É com a intenção de provocar uma discussão de muitas facetas
que o Dossiê “Infância” abre espaço para diferentes estudiosos e pesquisadores
brasileiros elegerem e tratarem de questões que considerem
fundamentais no campo da infância e de sua educação. A discussão sobre
a educação infantil ganha contornos mais amplos ou mais particulares
nos vários artigos da revista. Estes mostram a urgência e a exigência de
conhecermos as políticas nacionais e internacionais que se voltaram e se
voltam ao atendimento das crianças e sua educação nos diferentes contextos.
Ademais, é preciso reconhecer os diversos conceitos que inauguram
e sustentam os diferentes projetos educativos para a infância.
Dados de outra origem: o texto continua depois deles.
What follows belongs to an exercise in optimizing a design on an open flow for small area, a short achievable clock period and few clock cycles per item; a production flow would make more cautious choices. Power is estimated from default activity; no workload was simulated.

==> flow/design.v <==
module fpadd (
    clk, reset, start,
    a, b,
    sum,
    done,
    nan
);
    input clk, reset, start;
    input [31:0] a, b;
    output [31:0] sum;
    output done;
    output nan;
    wire        sa = a[31], sb = b[31];
    wire [7:0]  ea = a[30:23], eb = b[30:23];
    wire [22:0] fa = a[22:0], fb = b[22:0];
    wire fa_z = (fa == 23'd0);
    wire fb_z = (fb == 23'd0);
    wire ea_0 = (ea == 8'd0), eb_0 = (eb == 8'd0);
    wire ea_1 = (ea == 8'hff), eb_1 = (eb == 8'hff);
    wire za = ea_0 & fa_z, zb = eb_0 & fb_z;    
    wire ia = ea_1 & fa_z, ib = eb_1 & fb_z;    
    wire na = ea_1 & ~fa_z, nb = eb_1 & ~fb_z;  
    wire is_nan = na | nb;
    wire special = za | zb | ia | ib;
    wire pick_b = za | (~zb & ~ia);
    wire [7:0] ep = ea ^ ~eb;
    wire [7:0] eg = ea & ~eb;
    wire e1_g = eg[1] | (ep[1] & eg[0]);
    wire e1_p = ep[1] & ep[0];
    wire e2_g = eg[3] | (ep[3] & eg[2]);
    wire e2_p = ep[3] & ep[2];
    wire e3_g = eg[5] | (ep[5] & eg[4]);
    wire e3_p = ep[5] & ep[4];
    wire e4_g = eg[7] | (ep[7] & eg[6]);
    wire e4_p = ep[7] & ep[6];
    wire e5_g = eg[2] | (ep[2] & e1_g);
    wire e5_p = ep[2] & e1_p;
    wire e6_g = e2_g | (e2_p & e1_g);
    wire e6_p = e2_p & e1_p;
    wire e7_g = eg[6] | (ep[6] & e3_g);
    wire e7_p = ep[6] & e3_p;
    wire e8_g = e4_g | (e4_p & e3_g);
    wire e8_p = e4_p & e3_p;
    wire e9_g = eg[4] | (ep[4] & e6_g);
    wire e9_p = ep[4] & e6_p;
    wire e10_g = e3_g | (e3_p & e6_g);
    wire e10_p = e3_p & e6_p;
    wire e11_g = e7_g | (e7_p & e6_g);
    wire e11_p = e7_p & e6_p;
    wire e12_g = e8_g | (e8_p & e6_g);
    wire e12_p = e8_p & e6_p;
    wire       ec = e12_g;
    wire       e_lt = ~ec;
    wire       e_eq = e12_p;
    wire [7:0] ecc = {e11_g | (e11_p & ec), e10_g | (e10_p & ec), e9_g | (e9_p & ec), e6_g | (e6_p & ec), e5_g | (e5_p & ec), e1_g | (e1_p & ec), eg[0] | (ep[0] & ec), ec};
    wire [7:0] d = ep ^ ecc ^ {8{e_lt}};
    wire        swap = special ? pick_b : e_lt;
    wire [23:0] mx = swap ? {1'b1, fb} : {1'b1, fa};
    wire [23:0] my = swap ? {1'b1, fa} : {1'b1, fb};
    wire [7:0]  ex = swap ? eb : ea;
    wire        sub = (sa ^ sb) & ~special;
    wire        sx0 = swap ? sb : sa;
    wire kill = special | (d[7:5] != 3'd0);
    wire [23:0] ys = kill ? 24'd0 : (my >> d[4:0]);
    wire        neg = sub & e_eq & (fb < fa);
    wire        sx = sx0 ^ neg;
    wire        cpl = sub & ~neg;
    wire [23:0] xi = mx ^ {24{sub}};
    wire [23:0] p = xi ^ ys;
    wire [23:0] g = xi & ys;
    wire [23:0] pn = p ^ {24{cpl}};
    wire pg13_g = g[0] | (p[0] & neg);
    wire pg14_g = g[2] | (p[2] & g[1]);
    wire pg14_p = p[2] & p[1];
    wire pg15_g = g[4] | (p[4] & g[3]);
    wire pg15_p = p[4] & p[3];
    wire pg16_g = g[6] | (p[6] & g[5]);
    wire pg16_p = p[6] & p[5];
    wire pg17_g = g[8] | (p[8] & g[7]);
    wire pg17_p = p[8] & p[7];
    wire pg18_g = g[10] | (p[10] & g[9]);
    wire pg18_p = p[10] & p[9];
    wire pg19_g = g[12] | (p[12] & g[11]);
    wire pg19_p = p[12] & p[11];
    wire pg20_g = g[14] | (p[14] & g[13]);
    wire pg20_p = p[14] & p[13];
    wire pg21_g = g[16] | (p[16] & g[15]);
    wire pg21_p = p[16] & p[15];
    wire pg22_g = g[18] | (p[18] & g[17]);
    wire pg22_p = p[18] & p[17];
    wire pg23_g = g[20] | (p[20] & g[19]);
    wire pg23_p = p[20] & p[19];
    wire pg24_g = g[22] | (p[22] & g[21]);
    wire pg24_p = p[22] & p[21];
    wire pg25_g = g[1] | (p[1] & pg13_g);
    wire pg26_g = pg14_g | (pg14_p & pg13_g);
    wire pg27_g = g[5] | (p[5] & pg15_g);
    wire pg27_p = p[5] & pg15_p;
    wire pg28_g = pg16_g | (pg16_p & pg15_g);
    wire pg28_p = pg16_p & pg15_p;
    wire pg29_g = g[9] | (p[9] & pg17_g);
    wire pg29_p = p[9] & pg17_p;
    wire pg30_g = pg18_g | (pg18_p & pg17_g);
    wire pg30_p = pg18_p & pg17_p;
    wire pg31_g = g[13] | (p[13] & pg19_g);
    wire pg31_p = p[13] & pg19_p;
    wire pg32_g = pg20_g | (pg20_p & pg19_g);
    wire pg32_p = pg20_p & pg19_p;
    wire pg33_g = g[17] | (p[17] & pg21_g);
    wire pg33_p = p[17] & pg21_p;
    wire pg34_g = pg22_g | (pg22_p & pg21_g);
    wire pg34_p = pg22_p & pg21_p;
    wire pg35_g = g[21] | (p[21] & pg23_g);
    wire pg35_p = p[21] & pg23_p;
    wire pg36_g = pg24_g | (pg24_p & pg23_g);
    wire pg36_p = pg24_p & pg23_p;
    wire pg37_g = g[3] | (p[3] & pg26_g);
    wire pg38_g = pg15_g | (pg15_p & pg26_g);
    wire pg39_g = pg27_g | (pg27_p & pg26_g);
    wire pg40_g = pg28_g | (pg28_p & pg26_g);
    wire pg41_g = g[11] | (p[11] & pg30_g);
    wire pg41_p = p[11] & pg30_p;
    wire pg42_g = pg19_g | (pg19_p & pg30_g);
    wire pg42_p = pg19_p & pg30_p;
    wire pg43_g = pg31_g | (pg31_p & pg30_g);
    wire pg43_p = pg31_p & pg30_p;
    wire pg44_g = pg32_g | (pg32_p & pg30_g);
    wire pg44_p = pg32_p & pg30_p;
    wire pg45_g = g[19] | (p[19] & pg34_g);
    wire pg45_p = p[19] & pg34_p;
    wire pg46_g = pg23_g | (pg23_p & pg34_g);
    wire pg46_p = pg23_p & pg34_p;
    wire pg47_g = pg35_g | (pg35_p & pg34_g);
    wire pg47_p = pg35_p & pg34_p;
    wire pg48_g = pg36_g | (pg36_p & pg34_g);
    wire pg48_p = pg36_p & pg34_p;
    wire pg49_g = g[7] | (p[7] & pg40_g);
    wire pg50_g = pg17_g | (pg17_p & pg40_g);
    wire pg51_g = pg29_g | (pg29_p & pg40_g);
    wire pg52_g = pg30_g | (pg30_p & pg40_g);
    wire pg53_g = pg41_g | (pg41_p & pg40_g);
    wire pg54_g = pg42_g | (pg42_p & pg40_g);
    wire pg55_g = pg43_g | (pg43_p & pg40_g);
    wire pg56_g = pg44_g | (pg44_p & pg40_g);
    wire pg57_g = g[23] | (p[23] & pg48_g);
    wire pg57_p = p[23] & pg48_p;
    wire pg58_g = g[15] | (p[15] & pg56_g);
    wire pg59_g = pg21_g | (pg21_p & pg56_g);
    wire pg60_g = pg33_g | (pg33_p & pg56_g);
    wire pg61_g = pg34_g | (pg34_p & pg56_g);
    wire pg62_g = pg45_g | (pg45_p & pg56_g);
    wire pg63_g = pg46_g | (pg46_p & pg56_g);
    wire pg64_g = pg47_g | (pg47_p & pg56_g);
    wire pg65_g = pg48_g | (pg48_p & pg56_g);
    wire pg66_g = pg57_g | (pg57_p & pg56_g);
    wire [24:0] c = {pg66_g, pg65_g, pg64_g, pg63_g, pg62_g, pg61_g, pg60_g, pg59_g, pg58_g, pg56_g, pg55_g, pg54_g, pg53_g, pg52_g, pg51_g, pg50_g, pg49_g, pg40_g, pg39_g, pg38_g, pg37_g, pg26_g, pg25_g, pg13_g, neg};
    wire [24:0] r = {c[24] & ~sub, pn ^ c[23:0]};
    reg [24:0] r_q;
    reg [7:0]  e_q;      
    reg        s_q;
    reg        nan_q;
    reg        done_q;
    always @(posedge clk) begin
        if (start) begin
            r_q   <= r;
            e_q   <= ex + 8'd1;
            s_q   <= sx;
            nan_q <= is_nan;
        end
        if (reset)
            done_q <= 1'b0;
        else if (start)
            done_q <= 1'b1;
    end
    wire [24:0] m = r_q;
    wire        s_o = s_q;
    wire        k4 = (m[24:9] == 16'd0) | nan_q;
    wire [24:0] n4 = k4 ? {m[8:0], 16'd0} : m;
    wire        k3 = (n4[24:17] == 8'd0) | nan_q;
    wire [24:0] n3 = k3 ? {n4[16:0], 8'd0} : n4;
    wire        k2 = (n3[24:21] == 4'd0);
    wire [24:0] n2 = k2 ? {n3[20:0], 4'd0} : n3;
    wire        k1 = (n2[24:23] == 2'd0);
    wire [24:0] n1 = k1 ? {n2[22:0], 2'd0} : n2;
    wire        k0 = ~n1[24];
    wire [24:0] rn = k0 ? {n1[23:0], 1'b0} : n1;
    wire        zero = ~rn[24] | nan_q;
    wire [7:0]  en = e_q - {3'd0, k4, k3, k2, k1, k0};
    assign sum  = {{9{~zero}} & {s_o, en}, rn[23:1]};
    assign nan  = nan_q;
    assign done = done_q;
endmodule
export LEC_CHECK = 0
export ABC_AREA = 1
export CAP_MARGIN = 20
export CORE_MARGIN = 2
export CORE_UTILIZATION = 65
export CTS_BUF_LIST = sky130_fd_sc_hd__clkbuf_4 sky130_fd_sc_hd__clkbuf_8
export SETUP_SLACK_MARGIN = 5
export SLEW_MARGIN = 20
create_clock -name core_clock -period 13.0 [get_ports {clk}]
standard.sh (not shown) runs the stock make flow with config.mk's settings and CLKGATE_MAP_FILE= SYNTH_SCRIPT=/design/flow/synth_recipe.tcl, a recipe that flattens the netlist after the stock synthesis.
==> flow/flow/run.sh <==
#!/bin/bash
# The standard layout (the standard.sh, unchanged synthesis), with
# sky130_fd_sc_hd__buf_1 port buffers; timing repair aims at a setup margin of
# 6.5 ns up to clock tree synthesis and 5 ns after global routing.
# Each make run's full output goes to its own log in the work folder.
set -euo pipefail
PB='BUFFER_PORTS_ARGS=-buffer_cell sky130_fd_sc_hd__buf_1'
bash standard.sh "$PB" SETUP_SLACK_MARGIN=6.5  cts > flow_to_cts.log 2>&1
bash standard.sh "$PB" SETUP_SLACK_MARGIN=5  finish > flow_finish.log 2>&1
Rerun with:
--- a/flow/design.v
+++ b/flow/design.v
@@ -174,18 +174,17 @@
     end
     wire [24:0] m = r_q;
     wire        s_o = s_q;
-    wire        k4 = (m[24:9] == 16'd0) | nan_q;
-    wire [24:0] n4 = k4 ? {m[8:0], 16'd0} : m;
-    wire        k3 = (n4[24:17] == 8'd0) | nan_q;
-    wire [24:0] n3 = k3 ? {n4[16:0], 8'd0} : n4;
-    wire        k2 = (n3[24:21] == 4'd0);
-    wire [24:0] n2 = k2 ? {n3[20:0], 4'd0} : n3;
-    wire        k1 = (n2[24:23] == 2'd0);
-    wire [24:0] n1 = k1 ? {n2[22:0], 2'd0} : n2;
-    wire        k0 = ~n1[24];
-    wire [24:0] rn = k0 ? {n1[23:0], 1'b0} : n1;
-    wire        zero = ~rn[24] | nan_q;
-    wire [7:0]  en = e_q - {3'd0, k4, k3, k2, k1, k0};
+    reg [4:0] lz;
+    integer i;
+    always @(*) begin
+        lz = 5'd25;
+        for (i = 0; i < 25; i = i + 1)
+            if (m[i]) lz = 5'd24 - i;
+    end
+    wire [4:0]  k = nan_q ? 5'd24 : lz;
+    wire [24:0] rn = m << k;
+    wire        zero = (m == 25'd0) | nan_q;
+    wire [7:0]  en = e_q - {3'd0, k};
     assign sum  = {{9{~zero}} & {s_o, en}, rn[23:1]};
     assign nan  = nan_q;
     assign done = done_q;
=> Power is about the same. Setup slack got worse by 250 ps. Flip-flop and latch count stays the same. Non-clock buffer count climbs by 17. Sequential share of layout area is about the same. Routed wire length drops slightly. Count of clock-buffer cells in the layout climbs by 2. Fmax drops by a few percent. Combinational power stays flat. Design area climbs slightly. Cell count drops by a few percent. Hold slack is about the same.
No run of this note included a check of the RTL's function; only the layout flow was run.

separate check: timing with driven ports:
The flow's constraints put no driver on any port. The routed layouts listed below were extracted and timed again, unchanged, in two steps.
Step 1, drivers: a clkbuf_16 drives clk and a buf_2 each remaining input, both assumed.
Step 2, shift: input delay + t, output delay - t, t = (earliest + latest rising clock arrival at the registers) / 2. This alone moves slack from input paths to output paths.
Slacks: ideal ports / drivers / drivers and shift; pairs: ideal ports / drivers.
run	shift t [ns]	setup WS [ns]	hold slack, ns	pins driven straight from the clock port
the first run	0.330	6.186 / 6.192 / 5.862	0.493 / 0.493 / 0.493	1
the second run	0.328	5.938 / 5.954 / 5.626	0.493 / 0.493 / 0.493	1
After both steps every run listed still meets setup and hold. The setup slack of the first run, which loses most, moves by +0.006 ns with the drivers and by -0.324 ns with both steps.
No artigo “A educação das crianças pequenas como estratégia
para o “alívio” da pobreza”, de Rosânia Campos, pode-se compreender
através da análise documental sistemática as indicações dos organismos
internacionais – Banco Mundial, Unesco, Unicef, entre outros – às
ações a serem desenvolvidas nos países da América Latina, notando se
as concepções e a lógica com que se interseccionam as políticas e ações
de baixo custo dirigidas à criança e a família de baixa renda. Esse estudo
de Campos é reforçado pelas discussões de Lenildes Ribeiro Silva
no artigo “Unesco: Os quatro pilares da “educação pós-moderna”, que
trata criticamente das reformas no âmbito da educação básica à luz do
processo de reestruturação do capitalismo e do fenômeno da globalização,
mostrando os riscos de se promover a alienação e o pauperismo,
quando somente o discurso é libertador, enquanto as ações se voltam à
manutenção e ampliação da exploração e da desigualdade.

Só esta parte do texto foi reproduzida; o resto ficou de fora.